_WHAT YOU SHOULD DO:_ Go to the line holding "nor2_2,10,15" in the entries below and write out exactly every line down to and including the line holding "4_1_cts: 45.8 / 0.0650 / 0.00716 / 5780 / 0".

** Opening DATA IN THIS EXERCISE block **

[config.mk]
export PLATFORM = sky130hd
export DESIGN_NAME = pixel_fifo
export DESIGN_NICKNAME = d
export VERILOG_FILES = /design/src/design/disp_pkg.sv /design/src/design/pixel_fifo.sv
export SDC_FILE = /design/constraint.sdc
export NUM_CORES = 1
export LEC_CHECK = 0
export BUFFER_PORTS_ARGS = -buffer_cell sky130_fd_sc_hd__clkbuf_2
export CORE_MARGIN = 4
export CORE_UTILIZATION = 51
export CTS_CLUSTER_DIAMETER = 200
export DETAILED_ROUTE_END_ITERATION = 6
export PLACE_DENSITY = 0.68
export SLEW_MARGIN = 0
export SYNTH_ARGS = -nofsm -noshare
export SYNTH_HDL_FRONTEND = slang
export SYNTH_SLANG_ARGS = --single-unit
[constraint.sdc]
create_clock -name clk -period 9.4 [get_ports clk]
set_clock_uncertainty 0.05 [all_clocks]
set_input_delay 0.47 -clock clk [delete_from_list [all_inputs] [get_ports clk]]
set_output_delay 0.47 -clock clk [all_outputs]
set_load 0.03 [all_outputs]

** Closing DATA IN THIS EXERCISE block **
** Opening DATA IN THIS EXERCISE block **

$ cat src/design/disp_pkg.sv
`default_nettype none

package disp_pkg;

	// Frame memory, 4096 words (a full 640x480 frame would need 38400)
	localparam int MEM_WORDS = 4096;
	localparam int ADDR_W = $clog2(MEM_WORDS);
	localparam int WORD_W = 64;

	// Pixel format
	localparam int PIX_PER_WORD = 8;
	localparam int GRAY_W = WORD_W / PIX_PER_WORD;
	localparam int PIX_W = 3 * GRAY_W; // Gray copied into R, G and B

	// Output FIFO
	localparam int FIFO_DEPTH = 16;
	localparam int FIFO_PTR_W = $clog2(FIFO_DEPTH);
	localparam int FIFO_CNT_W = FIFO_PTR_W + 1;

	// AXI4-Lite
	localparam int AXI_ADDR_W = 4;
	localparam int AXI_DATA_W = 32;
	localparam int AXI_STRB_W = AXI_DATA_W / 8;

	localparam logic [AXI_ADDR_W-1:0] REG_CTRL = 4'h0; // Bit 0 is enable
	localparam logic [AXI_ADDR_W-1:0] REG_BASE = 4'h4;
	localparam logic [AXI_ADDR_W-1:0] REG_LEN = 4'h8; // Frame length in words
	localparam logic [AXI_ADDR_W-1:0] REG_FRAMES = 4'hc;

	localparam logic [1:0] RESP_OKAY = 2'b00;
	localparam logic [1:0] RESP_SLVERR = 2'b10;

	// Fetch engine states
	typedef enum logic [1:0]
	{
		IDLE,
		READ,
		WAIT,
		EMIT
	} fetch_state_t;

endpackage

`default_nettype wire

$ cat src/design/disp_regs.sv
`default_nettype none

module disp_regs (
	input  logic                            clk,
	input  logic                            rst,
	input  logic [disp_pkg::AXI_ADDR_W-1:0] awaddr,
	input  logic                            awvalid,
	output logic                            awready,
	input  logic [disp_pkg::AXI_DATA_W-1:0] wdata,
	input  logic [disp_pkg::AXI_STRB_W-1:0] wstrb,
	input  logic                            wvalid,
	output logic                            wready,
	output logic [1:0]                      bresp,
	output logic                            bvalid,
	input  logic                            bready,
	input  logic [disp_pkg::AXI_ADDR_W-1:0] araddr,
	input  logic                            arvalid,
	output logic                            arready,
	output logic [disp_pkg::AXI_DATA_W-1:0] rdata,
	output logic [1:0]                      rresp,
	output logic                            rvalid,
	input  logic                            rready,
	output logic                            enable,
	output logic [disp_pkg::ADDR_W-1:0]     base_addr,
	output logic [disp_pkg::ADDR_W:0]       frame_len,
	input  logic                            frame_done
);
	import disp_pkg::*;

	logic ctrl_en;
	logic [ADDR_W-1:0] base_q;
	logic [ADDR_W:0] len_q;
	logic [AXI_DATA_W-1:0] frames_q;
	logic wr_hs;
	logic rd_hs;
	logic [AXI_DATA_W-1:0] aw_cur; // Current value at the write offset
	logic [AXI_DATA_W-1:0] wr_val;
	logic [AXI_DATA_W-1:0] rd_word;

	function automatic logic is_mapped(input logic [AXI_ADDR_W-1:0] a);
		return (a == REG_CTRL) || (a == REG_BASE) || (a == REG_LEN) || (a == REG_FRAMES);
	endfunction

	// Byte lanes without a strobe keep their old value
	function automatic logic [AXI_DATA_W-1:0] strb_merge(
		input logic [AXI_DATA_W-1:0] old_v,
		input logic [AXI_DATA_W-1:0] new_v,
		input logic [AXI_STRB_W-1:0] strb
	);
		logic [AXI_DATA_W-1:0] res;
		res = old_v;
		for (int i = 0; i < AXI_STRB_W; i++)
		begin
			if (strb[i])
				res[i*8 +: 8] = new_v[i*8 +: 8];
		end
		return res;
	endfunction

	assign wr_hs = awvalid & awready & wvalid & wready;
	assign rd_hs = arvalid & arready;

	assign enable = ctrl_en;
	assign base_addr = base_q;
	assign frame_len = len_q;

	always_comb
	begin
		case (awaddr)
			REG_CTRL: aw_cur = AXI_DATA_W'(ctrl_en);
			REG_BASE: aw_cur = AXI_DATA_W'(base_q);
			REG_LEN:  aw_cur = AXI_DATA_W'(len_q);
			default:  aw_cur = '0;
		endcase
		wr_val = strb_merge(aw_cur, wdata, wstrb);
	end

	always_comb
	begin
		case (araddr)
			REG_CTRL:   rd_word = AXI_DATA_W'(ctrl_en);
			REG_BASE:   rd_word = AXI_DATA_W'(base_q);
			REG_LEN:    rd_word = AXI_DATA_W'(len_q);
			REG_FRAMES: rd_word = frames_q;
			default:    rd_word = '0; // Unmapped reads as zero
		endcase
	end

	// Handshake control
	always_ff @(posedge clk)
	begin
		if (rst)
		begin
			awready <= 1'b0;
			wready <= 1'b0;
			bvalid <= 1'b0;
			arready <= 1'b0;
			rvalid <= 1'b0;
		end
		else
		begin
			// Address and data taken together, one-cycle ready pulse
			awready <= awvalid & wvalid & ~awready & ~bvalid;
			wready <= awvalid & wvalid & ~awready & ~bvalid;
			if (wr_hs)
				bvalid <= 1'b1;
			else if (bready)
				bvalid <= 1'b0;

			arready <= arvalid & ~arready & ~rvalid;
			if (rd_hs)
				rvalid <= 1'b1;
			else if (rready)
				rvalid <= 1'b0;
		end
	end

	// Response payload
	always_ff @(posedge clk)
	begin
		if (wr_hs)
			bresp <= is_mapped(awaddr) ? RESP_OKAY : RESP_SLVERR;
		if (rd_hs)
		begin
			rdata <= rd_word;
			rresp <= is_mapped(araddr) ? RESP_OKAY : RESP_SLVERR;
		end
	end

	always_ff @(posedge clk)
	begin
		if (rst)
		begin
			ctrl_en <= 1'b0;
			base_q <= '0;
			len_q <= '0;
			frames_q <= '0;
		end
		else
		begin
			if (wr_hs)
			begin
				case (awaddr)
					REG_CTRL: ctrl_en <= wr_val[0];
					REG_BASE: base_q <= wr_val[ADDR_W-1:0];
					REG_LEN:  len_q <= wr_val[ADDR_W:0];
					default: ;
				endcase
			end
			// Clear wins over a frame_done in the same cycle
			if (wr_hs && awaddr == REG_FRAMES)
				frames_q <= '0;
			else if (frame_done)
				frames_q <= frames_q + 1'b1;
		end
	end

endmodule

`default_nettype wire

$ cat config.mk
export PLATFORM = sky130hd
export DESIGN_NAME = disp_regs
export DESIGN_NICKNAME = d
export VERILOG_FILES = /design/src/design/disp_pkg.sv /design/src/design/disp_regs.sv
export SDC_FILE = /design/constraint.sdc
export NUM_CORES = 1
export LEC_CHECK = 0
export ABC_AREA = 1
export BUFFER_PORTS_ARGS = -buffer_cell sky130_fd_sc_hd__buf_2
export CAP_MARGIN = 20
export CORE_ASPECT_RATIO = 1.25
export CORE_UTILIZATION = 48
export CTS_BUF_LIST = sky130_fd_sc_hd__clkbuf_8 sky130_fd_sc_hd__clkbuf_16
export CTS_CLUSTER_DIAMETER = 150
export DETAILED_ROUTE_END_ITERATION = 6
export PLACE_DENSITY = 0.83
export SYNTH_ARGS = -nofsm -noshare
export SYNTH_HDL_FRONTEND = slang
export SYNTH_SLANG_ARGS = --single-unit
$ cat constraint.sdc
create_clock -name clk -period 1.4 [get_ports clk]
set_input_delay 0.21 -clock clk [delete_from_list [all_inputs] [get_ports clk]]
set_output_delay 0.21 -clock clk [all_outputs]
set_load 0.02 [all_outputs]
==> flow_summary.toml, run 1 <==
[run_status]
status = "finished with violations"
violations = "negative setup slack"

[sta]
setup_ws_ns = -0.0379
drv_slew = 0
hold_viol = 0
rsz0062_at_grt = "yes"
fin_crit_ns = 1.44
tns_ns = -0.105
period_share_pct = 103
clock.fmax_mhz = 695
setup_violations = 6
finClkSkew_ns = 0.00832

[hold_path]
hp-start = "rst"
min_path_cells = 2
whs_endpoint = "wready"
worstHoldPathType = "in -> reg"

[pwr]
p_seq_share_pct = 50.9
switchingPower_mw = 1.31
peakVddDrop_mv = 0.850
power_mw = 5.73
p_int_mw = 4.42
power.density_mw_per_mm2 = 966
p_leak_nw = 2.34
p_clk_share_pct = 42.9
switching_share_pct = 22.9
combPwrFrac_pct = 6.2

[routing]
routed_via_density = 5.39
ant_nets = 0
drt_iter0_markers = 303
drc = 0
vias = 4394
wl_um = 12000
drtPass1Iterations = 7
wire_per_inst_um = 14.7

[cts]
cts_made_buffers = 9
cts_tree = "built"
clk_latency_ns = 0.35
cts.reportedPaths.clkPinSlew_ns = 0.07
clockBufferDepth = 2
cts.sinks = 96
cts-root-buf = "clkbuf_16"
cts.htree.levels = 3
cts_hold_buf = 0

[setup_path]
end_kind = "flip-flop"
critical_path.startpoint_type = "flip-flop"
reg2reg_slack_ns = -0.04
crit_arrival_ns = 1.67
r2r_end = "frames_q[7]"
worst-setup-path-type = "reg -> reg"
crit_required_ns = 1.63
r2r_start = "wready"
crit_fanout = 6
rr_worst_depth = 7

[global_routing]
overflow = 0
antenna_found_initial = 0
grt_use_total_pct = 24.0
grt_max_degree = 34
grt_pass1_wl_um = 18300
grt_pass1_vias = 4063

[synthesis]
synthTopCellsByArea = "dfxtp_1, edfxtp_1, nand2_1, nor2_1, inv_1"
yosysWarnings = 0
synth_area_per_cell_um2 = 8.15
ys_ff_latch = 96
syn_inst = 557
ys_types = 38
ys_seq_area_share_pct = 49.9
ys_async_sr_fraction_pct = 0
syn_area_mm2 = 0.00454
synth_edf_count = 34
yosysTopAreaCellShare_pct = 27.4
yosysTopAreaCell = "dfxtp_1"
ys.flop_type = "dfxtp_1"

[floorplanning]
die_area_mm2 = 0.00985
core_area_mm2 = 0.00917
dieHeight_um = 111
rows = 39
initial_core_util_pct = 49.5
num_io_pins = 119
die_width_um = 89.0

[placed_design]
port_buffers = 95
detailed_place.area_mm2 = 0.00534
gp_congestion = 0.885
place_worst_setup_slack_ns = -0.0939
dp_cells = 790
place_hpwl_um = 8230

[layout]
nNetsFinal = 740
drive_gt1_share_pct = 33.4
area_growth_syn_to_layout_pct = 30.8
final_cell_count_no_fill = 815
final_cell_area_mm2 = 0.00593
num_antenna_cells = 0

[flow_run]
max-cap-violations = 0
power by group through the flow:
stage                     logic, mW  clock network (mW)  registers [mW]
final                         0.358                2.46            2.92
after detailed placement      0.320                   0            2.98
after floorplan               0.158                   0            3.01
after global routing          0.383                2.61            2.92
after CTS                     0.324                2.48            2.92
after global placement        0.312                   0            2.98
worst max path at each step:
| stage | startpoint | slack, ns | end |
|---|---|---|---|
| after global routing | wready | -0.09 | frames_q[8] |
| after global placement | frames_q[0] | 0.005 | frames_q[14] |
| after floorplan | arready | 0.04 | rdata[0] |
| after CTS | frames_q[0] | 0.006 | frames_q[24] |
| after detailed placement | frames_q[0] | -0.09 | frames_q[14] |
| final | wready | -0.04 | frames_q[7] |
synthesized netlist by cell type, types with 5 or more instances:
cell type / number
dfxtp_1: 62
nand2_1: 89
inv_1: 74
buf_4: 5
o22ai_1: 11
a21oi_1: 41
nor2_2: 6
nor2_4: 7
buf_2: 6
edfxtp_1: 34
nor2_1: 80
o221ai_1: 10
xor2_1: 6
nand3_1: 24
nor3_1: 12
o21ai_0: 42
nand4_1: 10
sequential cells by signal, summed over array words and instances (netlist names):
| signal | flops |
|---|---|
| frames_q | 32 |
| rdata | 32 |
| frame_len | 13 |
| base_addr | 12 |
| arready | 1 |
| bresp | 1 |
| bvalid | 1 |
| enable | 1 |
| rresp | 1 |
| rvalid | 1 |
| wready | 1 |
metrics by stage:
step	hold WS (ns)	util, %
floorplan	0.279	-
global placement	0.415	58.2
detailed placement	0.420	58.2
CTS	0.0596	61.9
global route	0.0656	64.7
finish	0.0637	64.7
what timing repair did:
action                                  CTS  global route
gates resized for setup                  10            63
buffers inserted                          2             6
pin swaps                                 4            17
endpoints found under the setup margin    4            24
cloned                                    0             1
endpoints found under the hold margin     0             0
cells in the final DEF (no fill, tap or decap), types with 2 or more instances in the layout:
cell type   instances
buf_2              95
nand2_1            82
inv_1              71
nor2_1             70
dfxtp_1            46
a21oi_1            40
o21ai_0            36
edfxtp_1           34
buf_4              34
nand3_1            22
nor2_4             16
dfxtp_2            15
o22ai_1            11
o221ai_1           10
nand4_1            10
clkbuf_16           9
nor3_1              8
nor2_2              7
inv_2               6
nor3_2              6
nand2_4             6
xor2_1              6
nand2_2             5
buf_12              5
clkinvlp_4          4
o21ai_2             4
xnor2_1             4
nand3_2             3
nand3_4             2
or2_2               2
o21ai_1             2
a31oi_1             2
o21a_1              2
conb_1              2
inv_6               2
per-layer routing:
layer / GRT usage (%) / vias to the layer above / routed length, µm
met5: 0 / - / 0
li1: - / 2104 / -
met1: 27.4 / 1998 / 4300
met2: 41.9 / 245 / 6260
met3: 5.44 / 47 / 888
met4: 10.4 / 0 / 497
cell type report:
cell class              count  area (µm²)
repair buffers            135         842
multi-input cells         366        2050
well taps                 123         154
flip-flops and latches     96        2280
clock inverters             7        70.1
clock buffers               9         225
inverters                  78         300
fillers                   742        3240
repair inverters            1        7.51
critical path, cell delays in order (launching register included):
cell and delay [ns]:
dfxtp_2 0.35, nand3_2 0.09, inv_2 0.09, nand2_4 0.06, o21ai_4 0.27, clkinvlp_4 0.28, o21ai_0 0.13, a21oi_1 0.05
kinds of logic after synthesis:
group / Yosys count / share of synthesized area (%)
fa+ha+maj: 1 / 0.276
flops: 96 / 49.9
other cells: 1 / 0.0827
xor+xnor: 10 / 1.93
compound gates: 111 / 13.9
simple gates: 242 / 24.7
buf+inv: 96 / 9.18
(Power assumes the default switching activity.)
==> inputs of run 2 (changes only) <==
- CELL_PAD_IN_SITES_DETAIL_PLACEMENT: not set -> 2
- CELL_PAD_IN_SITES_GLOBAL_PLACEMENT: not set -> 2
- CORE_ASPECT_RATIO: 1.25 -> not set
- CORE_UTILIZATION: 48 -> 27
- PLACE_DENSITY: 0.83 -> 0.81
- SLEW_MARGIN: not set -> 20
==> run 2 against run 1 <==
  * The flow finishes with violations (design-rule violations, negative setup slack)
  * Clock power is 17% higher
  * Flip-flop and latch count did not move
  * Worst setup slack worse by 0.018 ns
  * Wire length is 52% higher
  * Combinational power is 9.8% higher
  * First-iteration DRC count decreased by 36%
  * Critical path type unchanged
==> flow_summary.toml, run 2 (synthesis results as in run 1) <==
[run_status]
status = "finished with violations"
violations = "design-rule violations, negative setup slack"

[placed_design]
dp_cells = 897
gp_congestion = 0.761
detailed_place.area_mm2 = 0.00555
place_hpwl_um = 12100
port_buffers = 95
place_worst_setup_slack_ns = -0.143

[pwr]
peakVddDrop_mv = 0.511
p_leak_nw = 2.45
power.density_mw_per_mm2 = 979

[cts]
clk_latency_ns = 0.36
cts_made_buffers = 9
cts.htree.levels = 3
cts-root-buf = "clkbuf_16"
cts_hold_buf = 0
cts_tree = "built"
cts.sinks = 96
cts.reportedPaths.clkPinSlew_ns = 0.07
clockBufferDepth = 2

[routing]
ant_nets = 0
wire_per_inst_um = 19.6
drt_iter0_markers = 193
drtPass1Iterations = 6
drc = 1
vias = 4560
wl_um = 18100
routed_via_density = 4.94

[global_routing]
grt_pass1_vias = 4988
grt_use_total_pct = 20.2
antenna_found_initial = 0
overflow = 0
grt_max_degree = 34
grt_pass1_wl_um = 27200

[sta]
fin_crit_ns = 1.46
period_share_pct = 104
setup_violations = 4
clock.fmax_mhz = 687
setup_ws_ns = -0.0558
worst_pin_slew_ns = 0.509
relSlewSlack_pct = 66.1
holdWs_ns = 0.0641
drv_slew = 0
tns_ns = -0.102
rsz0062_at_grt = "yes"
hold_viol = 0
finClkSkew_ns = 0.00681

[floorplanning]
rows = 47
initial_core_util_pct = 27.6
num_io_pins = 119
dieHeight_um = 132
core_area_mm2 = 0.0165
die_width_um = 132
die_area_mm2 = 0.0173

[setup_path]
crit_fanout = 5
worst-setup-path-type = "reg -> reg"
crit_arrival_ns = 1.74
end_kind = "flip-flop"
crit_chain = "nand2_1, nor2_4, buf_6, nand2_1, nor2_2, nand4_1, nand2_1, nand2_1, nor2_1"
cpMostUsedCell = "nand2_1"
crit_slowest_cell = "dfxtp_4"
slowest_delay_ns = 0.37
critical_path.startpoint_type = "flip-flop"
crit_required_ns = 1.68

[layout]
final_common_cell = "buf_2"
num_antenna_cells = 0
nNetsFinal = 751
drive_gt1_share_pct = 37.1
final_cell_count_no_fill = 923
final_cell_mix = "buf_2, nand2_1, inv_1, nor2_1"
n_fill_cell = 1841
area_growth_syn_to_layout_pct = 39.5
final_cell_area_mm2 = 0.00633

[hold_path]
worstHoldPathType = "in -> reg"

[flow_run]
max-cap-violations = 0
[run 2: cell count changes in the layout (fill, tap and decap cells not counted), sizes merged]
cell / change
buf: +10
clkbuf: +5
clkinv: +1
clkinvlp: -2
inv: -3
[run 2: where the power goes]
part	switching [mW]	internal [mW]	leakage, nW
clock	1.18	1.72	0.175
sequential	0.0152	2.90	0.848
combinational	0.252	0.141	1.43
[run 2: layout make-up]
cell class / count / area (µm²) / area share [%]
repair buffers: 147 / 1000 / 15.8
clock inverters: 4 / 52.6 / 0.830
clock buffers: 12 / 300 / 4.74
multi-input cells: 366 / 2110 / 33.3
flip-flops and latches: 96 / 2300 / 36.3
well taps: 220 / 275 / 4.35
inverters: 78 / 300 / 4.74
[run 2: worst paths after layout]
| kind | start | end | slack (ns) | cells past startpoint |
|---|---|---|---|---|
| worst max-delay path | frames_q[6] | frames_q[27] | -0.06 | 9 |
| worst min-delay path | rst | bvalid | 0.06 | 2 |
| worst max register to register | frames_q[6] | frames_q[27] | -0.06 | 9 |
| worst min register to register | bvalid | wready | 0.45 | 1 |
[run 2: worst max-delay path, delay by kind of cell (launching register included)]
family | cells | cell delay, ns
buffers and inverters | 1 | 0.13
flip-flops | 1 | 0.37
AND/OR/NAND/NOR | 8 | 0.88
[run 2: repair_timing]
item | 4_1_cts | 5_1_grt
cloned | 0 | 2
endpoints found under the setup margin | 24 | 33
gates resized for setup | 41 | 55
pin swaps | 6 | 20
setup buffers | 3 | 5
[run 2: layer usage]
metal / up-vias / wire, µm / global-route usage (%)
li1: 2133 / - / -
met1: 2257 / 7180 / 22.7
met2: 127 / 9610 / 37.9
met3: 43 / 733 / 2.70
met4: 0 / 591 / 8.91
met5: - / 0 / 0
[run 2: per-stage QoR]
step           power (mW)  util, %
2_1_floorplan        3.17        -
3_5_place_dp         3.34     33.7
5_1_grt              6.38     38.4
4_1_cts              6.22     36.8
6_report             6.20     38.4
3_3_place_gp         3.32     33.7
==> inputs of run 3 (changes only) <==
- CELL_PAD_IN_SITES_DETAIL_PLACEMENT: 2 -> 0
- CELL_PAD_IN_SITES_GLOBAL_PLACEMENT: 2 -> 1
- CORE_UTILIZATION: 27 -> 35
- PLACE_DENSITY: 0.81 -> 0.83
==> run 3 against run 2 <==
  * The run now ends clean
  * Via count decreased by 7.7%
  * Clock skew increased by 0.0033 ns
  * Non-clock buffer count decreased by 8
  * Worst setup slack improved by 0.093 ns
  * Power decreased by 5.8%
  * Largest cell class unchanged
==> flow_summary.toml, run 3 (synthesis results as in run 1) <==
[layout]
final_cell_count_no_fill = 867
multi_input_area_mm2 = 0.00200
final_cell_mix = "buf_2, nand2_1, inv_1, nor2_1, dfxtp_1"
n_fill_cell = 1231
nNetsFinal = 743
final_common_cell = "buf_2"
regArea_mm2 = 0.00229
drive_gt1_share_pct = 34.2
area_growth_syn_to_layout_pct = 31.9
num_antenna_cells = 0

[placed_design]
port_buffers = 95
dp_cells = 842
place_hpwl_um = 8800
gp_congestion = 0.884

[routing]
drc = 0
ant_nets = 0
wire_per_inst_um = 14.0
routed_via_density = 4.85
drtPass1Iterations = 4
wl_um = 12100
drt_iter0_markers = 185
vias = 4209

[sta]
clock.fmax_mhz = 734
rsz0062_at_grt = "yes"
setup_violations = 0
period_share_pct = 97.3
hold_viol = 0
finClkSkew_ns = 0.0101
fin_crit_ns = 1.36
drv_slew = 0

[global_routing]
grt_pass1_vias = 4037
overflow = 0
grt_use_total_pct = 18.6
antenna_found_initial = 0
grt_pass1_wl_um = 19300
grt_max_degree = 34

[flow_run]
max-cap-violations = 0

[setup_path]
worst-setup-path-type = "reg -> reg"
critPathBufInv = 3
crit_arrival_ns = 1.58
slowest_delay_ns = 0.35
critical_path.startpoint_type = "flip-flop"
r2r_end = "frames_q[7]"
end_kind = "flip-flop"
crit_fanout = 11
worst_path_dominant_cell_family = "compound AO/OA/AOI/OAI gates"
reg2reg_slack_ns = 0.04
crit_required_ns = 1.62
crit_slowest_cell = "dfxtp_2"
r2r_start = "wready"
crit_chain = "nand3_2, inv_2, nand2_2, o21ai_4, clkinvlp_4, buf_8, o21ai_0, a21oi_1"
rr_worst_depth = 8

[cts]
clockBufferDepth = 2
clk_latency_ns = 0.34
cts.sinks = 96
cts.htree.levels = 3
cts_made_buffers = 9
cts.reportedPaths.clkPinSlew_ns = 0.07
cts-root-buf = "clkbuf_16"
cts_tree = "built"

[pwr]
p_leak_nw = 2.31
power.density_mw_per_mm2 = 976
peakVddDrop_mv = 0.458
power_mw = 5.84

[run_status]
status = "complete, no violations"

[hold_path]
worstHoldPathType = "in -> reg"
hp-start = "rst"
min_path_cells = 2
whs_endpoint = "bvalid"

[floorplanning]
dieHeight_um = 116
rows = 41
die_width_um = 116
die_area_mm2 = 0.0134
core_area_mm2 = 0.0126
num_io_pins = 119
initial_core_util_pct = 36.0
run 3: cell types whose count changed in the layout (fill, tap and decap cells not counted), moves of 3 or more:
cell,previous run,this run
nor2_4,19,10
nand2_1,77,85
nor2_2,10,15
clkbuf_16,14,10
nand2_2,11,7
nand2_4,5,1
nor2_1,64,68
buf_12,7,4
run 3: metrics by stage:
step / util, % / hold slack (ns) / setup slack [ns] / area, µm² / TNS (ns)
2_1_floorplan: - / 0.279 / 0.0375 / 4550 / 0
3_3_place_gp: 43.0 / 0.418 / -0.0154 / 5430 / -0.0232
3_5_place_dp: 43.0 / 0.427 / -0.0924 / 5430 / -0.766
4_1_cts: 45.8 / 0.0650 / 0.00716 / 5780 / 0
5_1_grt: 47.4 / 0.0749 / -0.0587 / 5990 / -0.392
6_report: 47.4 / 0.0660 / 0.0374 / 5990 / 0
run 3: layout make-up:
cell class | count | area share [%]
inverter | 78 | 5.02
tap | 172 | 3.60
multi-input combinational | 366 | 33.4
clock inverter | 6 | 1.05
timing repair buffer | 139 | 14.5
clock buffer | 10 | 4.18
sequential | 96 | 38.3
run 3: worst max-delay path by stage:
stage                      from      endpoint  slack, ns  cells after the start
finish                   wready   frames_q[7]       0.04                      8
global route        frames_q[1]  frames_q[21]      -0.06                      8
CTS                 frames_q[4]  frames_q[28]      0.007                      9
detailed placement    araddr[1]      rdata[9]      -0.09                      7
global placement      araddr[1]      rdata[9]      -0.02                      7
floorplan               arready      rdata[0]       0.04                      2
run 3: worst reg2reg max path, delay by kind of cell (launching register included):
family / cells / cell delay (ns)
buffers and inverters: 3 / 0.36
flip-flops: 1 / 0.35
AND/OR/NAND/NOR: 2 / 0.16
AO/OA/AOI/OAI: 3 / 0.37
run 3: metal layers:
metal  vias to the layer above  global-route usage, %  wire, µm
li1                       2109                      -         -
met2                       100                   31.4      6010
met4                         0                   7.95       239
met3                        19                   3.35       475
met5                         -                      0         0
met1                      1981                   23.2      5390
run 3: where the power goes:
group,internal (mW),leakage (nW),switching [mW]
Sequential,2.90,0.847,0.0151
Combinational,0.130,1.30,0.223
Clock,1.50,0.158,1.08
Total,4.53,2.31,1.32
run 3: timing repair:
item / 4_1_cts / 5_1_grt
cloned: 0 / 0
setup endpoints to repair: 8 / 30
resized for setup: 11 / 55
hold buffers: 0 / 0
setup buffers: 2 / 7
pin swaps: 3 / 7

** Closing DATA IN THIS EXERCISE block **

_TASK OUTPUT:_
nor2_2,10,15
clkbuf_16,14,10
nand2_2,11,7
nand2_4,5,1
nor2_1,64,68
buf_12,7,4
run 3: metrics by stage:
step / util, % / hold slack (ns) / setup slack [ns] / area, µm² / TNS (ns)
2_1_floorplan: - / 0.279 / 0.0375 / 4550 / 0
3_3_place_gp: 43.0 / 0.418 / -0.0154 / 5430 / -0.0232
3_5_place_dp: 43.0 / 0.427 / -0.0924 / 5430 / -0.766
4_1_cts: 45.8 / 0.0650 / 0.00716 / 5780 / 0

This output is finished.